Nearly seventy Alabama judges have single-handedly ordered an inmate’s execution, and collectively they have done so more than a hundred times. Thirty-six of the nearly two hundred men and women on death row are there because a judge overrode a jury verdict of life without parole.
The United States Supreme Court upheld the override statute in 1995. Justice John Paul Stevens dissented, writing that override allows a prosecutor “who loses before the jury” to get “a second, fresh opportunity to secure a death sentence,” in some cases by presenting “the judge with exactly the same evidence and arguments that the jury rejected.” He wrote, “A scheme that we assumed would ‘provide capital defendants with more, rather than less, judicial protection’ has perversely developed into a procedure” in which a “defendant’s life is twice put in jeopardy.”
Last year, Justices Sonia Sotomayor and Stephen Breyer dissented from the Court’s decision to deny review in another Alabama override case. Williams writes: “Sotomayor, pointing out that the prevalence of override in Alabama may be due to politics, wrote that giving unilateral death-sentence power to judges who are seated through partisan elections ‘casts a cloud of illegitimacy over the criminal justice system.’ Noting that the Court had not examined Alabama’s death scheme in eighteen years, she argued that it was time for ‘a fresh look.'”
The politics of override are not confined to trial judges who exercise the power to overturn jury sentences; they also influence Alabama’s appellate judges. Douglas Johnstone, the retired Alabama Supreme Court justice, told Williams that judges on the Alabama Court of Criminal Appeals tend to “know, or think, that reversing a criminal case is a way to throw away votes.” He said, “Affirming a verdict is a way to stay down in the foxhole and not get your head shot off.”
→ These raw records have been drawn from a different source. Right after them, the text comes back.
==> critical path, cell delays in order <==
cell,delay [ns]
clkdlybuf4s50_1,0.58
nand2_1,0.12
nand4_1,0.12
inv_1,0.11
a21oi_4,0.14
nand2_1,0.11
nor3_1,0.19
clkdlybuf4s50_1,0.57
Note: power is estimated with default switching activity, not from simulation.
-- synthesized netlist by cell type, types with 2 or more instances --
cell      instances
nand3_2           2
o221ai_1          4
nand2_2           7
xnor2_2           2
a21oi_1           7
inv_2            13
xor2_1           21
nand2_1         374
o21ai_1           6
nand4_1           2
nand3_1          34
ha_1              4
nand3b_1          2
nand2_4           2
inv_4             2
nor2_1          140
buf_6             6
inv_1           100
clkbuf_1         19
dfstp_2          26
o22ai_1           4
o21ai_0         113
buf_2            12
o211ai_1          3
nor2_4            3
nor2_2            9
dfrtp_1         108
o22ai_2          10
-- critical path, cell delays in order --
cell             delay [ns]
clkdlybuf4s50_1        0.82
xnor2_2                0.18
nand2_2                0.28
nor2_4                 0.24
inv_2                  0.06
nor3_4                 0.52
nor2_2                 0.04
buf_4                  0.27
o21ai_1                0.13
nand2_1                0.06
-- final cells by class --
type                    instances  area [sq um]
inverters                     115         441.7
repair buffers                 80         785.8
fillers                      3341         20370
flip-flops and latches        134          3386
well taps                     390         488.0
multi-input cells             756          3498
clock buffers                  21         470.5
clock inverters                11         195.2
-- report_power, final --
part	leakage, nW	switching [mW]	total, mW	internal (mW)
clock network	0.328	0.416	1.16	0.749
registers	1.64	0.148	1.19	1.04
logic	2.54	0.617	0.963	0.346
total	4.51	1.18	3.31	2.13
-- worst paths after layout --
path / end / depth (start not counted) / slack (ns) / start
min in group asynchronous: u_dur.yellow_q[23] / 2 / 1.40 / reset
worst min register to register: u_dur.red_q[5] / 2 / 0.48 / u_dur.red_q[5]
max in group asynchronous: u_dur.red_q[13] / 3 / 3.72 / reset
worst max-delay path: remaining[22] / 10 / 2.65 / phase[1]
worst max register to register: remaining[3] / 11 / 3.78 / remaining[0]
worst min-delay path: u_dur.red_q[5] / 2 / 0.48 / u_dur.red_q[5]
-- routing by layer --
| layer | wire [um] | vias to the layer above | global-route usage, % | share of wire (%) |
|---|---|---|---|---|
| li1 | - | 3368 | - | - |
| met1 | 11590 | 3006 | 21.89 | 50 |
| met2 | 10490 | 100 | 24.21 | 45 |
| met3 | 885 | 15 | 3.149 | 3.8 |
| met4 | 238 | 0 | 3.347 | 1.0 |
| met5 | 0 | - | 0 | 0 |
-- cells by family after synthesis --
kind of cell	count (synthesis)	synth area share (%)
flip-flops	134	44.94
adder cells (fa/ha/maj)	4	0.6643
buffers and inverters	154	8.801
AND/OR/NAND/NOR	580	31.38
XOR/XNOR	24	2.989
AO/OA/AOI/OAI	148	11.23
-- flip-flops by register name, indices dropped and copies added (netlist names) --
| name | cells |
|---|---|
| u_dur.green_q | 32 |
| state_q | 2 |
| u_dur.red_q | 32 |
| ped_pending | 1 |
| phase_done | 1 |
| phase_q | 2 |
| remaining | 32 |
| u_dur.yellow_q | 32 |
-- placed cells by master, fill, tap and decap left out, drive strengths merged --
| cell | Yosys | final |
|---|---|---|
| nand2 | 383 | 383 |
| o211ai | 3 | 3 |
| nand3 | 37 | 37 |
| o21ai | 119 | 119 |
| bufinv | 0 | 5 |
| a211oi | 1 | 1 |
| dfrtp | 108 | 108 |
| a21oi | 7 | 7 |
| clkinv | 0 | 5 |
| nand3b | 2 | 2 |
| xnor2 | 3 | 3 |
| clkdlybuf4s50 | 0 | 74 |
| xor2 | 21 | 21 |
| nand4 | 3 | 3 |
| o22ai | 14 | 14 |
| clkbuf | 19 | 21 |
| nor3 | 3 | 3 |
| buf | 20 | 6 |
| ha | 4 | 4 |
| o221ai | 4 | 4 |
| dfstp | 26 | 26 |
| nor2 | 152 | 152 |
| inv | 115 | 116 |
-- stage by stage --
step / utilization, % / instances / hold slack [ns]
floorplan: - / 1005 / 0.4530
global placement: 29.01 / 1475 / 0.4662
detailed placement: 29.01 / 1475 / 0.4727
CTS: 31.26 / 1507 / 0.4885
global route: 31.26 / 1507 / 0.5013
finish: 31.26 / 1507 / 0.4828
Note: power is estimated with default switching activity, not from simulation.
`config.mk`:
```
export PLATFORM = sky130hd
export DESIGN_NAME = spi_byte_engine_flat
export DESIGN_NICKNAME = d
export VERILOG_FILES = /design/src/rtl/spi_byte_engine_pkg.sv /design/src/rtl/spi_byte_engine_if.sv /design/src/rtl/spi_byte_engine_edge_detect.sv /design/src/rtl/spi_byte_engine.sv /design/src/flat_wrapper.sv
export SDC_FILE = /design/constraint.sdc
export NUM_CORES = 1
export LEC_CHECK = 0
export ABC_AREA = 1
export CORE_UTILIZATION = 55
export DETAILED_ROUTE_END_ITERATION = 8
export GPL_TIMING_DRIVEN = 0
export PLACE_DENSITY_LB_ADDON = 0.1
export SLEW_MARGIN = 40
export SYNTH_ARGS = -nofsm -noshare
export SYNTH_HDL_FRONTEND = slang
export SYNTH_SLANG_ARGS = --single-unit
```
`constraint.sdc`:
```
create_clock -name clk -period 2.34 [get_ports clk]
set_clock_uncertainty 0.2 [all_clocks]
set_input_delay 0.234 -clock clk [delete_from_list [all_inputs] [get_ports clk]]
set_output_delay 0.234 -clock clk [all_outputs]
set_load 0.01 [all_outputs]
```
[src/rtl/ctrl_pipe_regs.sv]
// Pipeline control registers for a 5-stage MIPS datapath: carries ControlUnit bundles
// through ID/EX, EX/MEM and MEM/WB and derives stall, flush and forwarding selects.
module ctrl_pipe_regs #(
   parameter int CNT_W = 16
) (
   input  logic             clk,
   input  logic             rst_n,
   input  logic             id_valid,
   input  logic [3:0]       id_EX,
   input  logic [2:0]       id_MEM,
   input  logic [1:0]       id_WB,
   input  logic             id_Jump,
   input  logic [4:0]       id_rs,
   input  logic [4:0]       id_rt,
   input  logic [4:0]       id_rd,
   input  logic             mem_zero,
   output logic             ex_RegDst,
   output logic             ex_ALUSrc,
   output logic [1:0]       ex_ALUOp,
   output logic [4:0]       ex_rs,
   output logic [4:0]       ex_rt,
   output logic             mem_MemRead,
   output logic             mem_MemWrite,
   output logic             mem_Branch,
   output logic             wb_RegWrite,
   output logic             wb_MemtoReg,
   output logic [4:0]       mem_dst,
   output logic [4:0]       wb_dst,
   output logic [1:0]       fwd_a,
   output logic [1:0]       fwd_b,
   output logic             stall,
   output logic             pc_src,
   output logic             if_flush,
   output logic [CNT_W-1:0] stall_cnt,
   output logic [CNT_W-1:0] flush_cnt
);

   localparam logic [CNT_W-1:0] CNT_MAX = {CNT_W{1'b1}};

   logic       ex_memread_r;
   logic       ex_memwrite_r;
   logic       ex_branch_r;
   logic       ex_regwrite_r;
   logic       ex_memtoreg_r;
   logic [4:0] ex_rd_r;
   logic       mem_regwrite_r;
   logic       mem_memtoreg_r;
   logic [4:0] ex_dst_s;
   logic       id_bubble_s;

   function automatic logic [1:0] fwd_sel(input logic [4:0] src,
                                          input logic       mem_rw,
                                          input logic [4:0] mem_d,
                                          input logic       wb_rw,
                                          input logic [4:0] wb_d);
      logic [1:0] sel;
      if (mem_rw && (mem_d != 5'd0) && (mem_d == src)) begin
         sel = 2'b10;
      end else if (wb_rw && (wb_d != 5'd0) && (wb_d == src)) begin
         sel = 2'b01;
      end else begin
         sel = 2'b00;
      end
      return sel;
   endfunction

   function automatic logic [CNT_W-1:0] sat_inc(input logic [CNT_W-1:0] cnt);
      return (cnt == CNT_MAX) ? cnt : cnt + {{(CNT_W-1){1'b0}}, 1'b1};
   endfunction

   // Destination of the EX instruction; a non-writing op never names a register.
   always_comb begin
      ex_dst_s = 5'd0;
      if (ex_regwrite_r) begin
         ex_dst_s = ex_RegDst ? ex_rd_r : ex_rt;
      end else begin
         ex_dst_s = 5'd0;
      end
   end

   // Hazard detection: a taken branch in MEM squashes ID, so it overrides the load-use stall.
   always_comb begin
      pc_src      = mem_Branch & mem_zero;
      stall       = ex_memread_r & (ex_dst_s != 5'd0) &
                    ((ex_dst_s == id_rs) | (ex_dst_s == id_rt)) & id_valid & ~pc_src;
      if_flush    = pc_src | (id_Jump & id_valid & ~stall);
      id_bubble_s = ~id_valid | stall | pc_src;
      fwd_a       = fwd_sel(ex_rs, mem_regwrite_r, mem_dst, wb_RegWrite, wb_dst);
      fwd_b       = fwd_sel(ex_rt, mem_regwrite_r, mem_dst, wb_RegWrite, wb_dst);
   end

   // ID/EX slot; RegDst/MemtoReg are masked by RegWrite so don't-care bits never propagate.
   always_ff @(posedge clk or negedge rst_n) begin
      if (!rst_n) begin
         ex_RegDst     <= 1'b0;
         ex_ALUOp      <= 2'b00;
         ex_ALUSrc     <= 1'b0;
         ex_memread_r  <= 1'b0;
         ex_memwrite_r <= 1'b0;
         ex_branch_r   <= 1'b0;
         ex_regwrite_r <= 1'b0;
         ex_memtoreg_r <= 1'b0;
         ex_rs         <= 5'd0;
         ex_rt         <= 5'd0;
         ex_rd_r       <= 5'd0;
      end else if (id_bubble_s) begin
         ex_RegDst     <= 1'b0;
         ex_ALUOp      <= 2'b00;
         ex_ALUSrc     <= 1'b0;
         ex_memread_r  <= 1'b0;
         ex_memwrite_r <= 1'b0;
         ex_branch_r   <= 1'b0;
         ex_regwrite_r <= 1'b0;
         ex_memtoreg_r <= 1'b0;
         ex_rs         <= 5'd0;
         ex_rt         <= 5'd0;
         ex_rd_r       <= 5'd0;
      end else begin
         ex_RegDst     <= id_EX[3] & id_WB[1];
         ex_ALUOp      <= id_EX[2:1];
         ex_ALUSrc     <= id_EX[0];
         ex_memread_r  <= id_MEM[2];
         ex_memwrite_r <= id_MEM[1];
         ex_branch_r   <= id_MEM[0];
         ex_regwrite_r <= id_WB[1];
         ex_memtoreg_r <= id_WB[0] & id_WB[1];
         ex_rs         <= id_rs;
         ex_rt         <= id_rt;
         ex_rd_r       <= id_rd;
      end
   end

   // EX/MEM slot, squashed when the branch ahead of it is taken.
   always_ff @(posedge clk or negedge rst_n) begin
      if (!rst_n) begin
         mem_MemRead    <= 1'b0;
         mem_MemWrite   <= 1'b0;
         mem_Branch     <= 1'b0;
         mem_regwrite_r <= 1'b0;
         mem_memtoreg_r <= 1'b0;
         mem_dst        <= 5'd0;
      end else if (pc_src) begin
         mem_MemRead    <= 1'b0;
         mem_MemWrite   <= 1'b0;
         mem_Branch     <= 1'b0;
         mem_regwrite_r <= 1'b0;
         mem_memtoreg_r <= 1'b0;
         mem_dst        <= 5'd0;
      end else begin
         mem_MemRead    <= ex_memread_r;
         mem_MemWrite   <= ex_memwrite_r;
         mem_Branch     <= ex_branch_r;
         mem_regwrite_r <= ex_regwrite_r;
         mem_memtoreg_r <= ex_memtoreg_r;
         mem_dst        <= ex_dst_s;
      end
   end

   // MEM/WB slot.
   always_ff @(posedge clk or negedge rst_n) begin
      if (!rst_n) begin
         wb_RegWrite <= 1'b0;
         wb_MemtoReg <= 1'b0;
         wb_dst      <= 5'd0;
      end else begin
         wb_RegWrite <= mem_regwrite_r;
         wb_MemtoReg <= mem_memtoreg_r;
         wb_dst      <= mem_dst;
      end
   end

   // Saturating event counters.
   always_ff @(posedge clk or negedge rst_n) begin
      if (!rst_n) begin
         stall_cnt <= {CNT_W{1'b0}};
         flush_cnt <= {CNT_W{1'b0}};
      end else begin
         stall_cnt <= stall  ? sat_inc(stall_cnt) : stall_cnt;
         flush_cnt <= pc_src ? sat_inc(flush_cnt) : flush_cnt;
      end
   end

endmodule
Justice Sandra Day O’Connor, in a speech last year, said that electing judges fosters a public image of courtrooms governed by “politicians in robes.” Even judges who have exercised override have acknowledged the problem of outside pressure. Politics “has to have some impact, especially in high-profile cases,” Tommy Nail, a circuit judge in Birmingham, once said. “Let’s face it, we’re human beings.”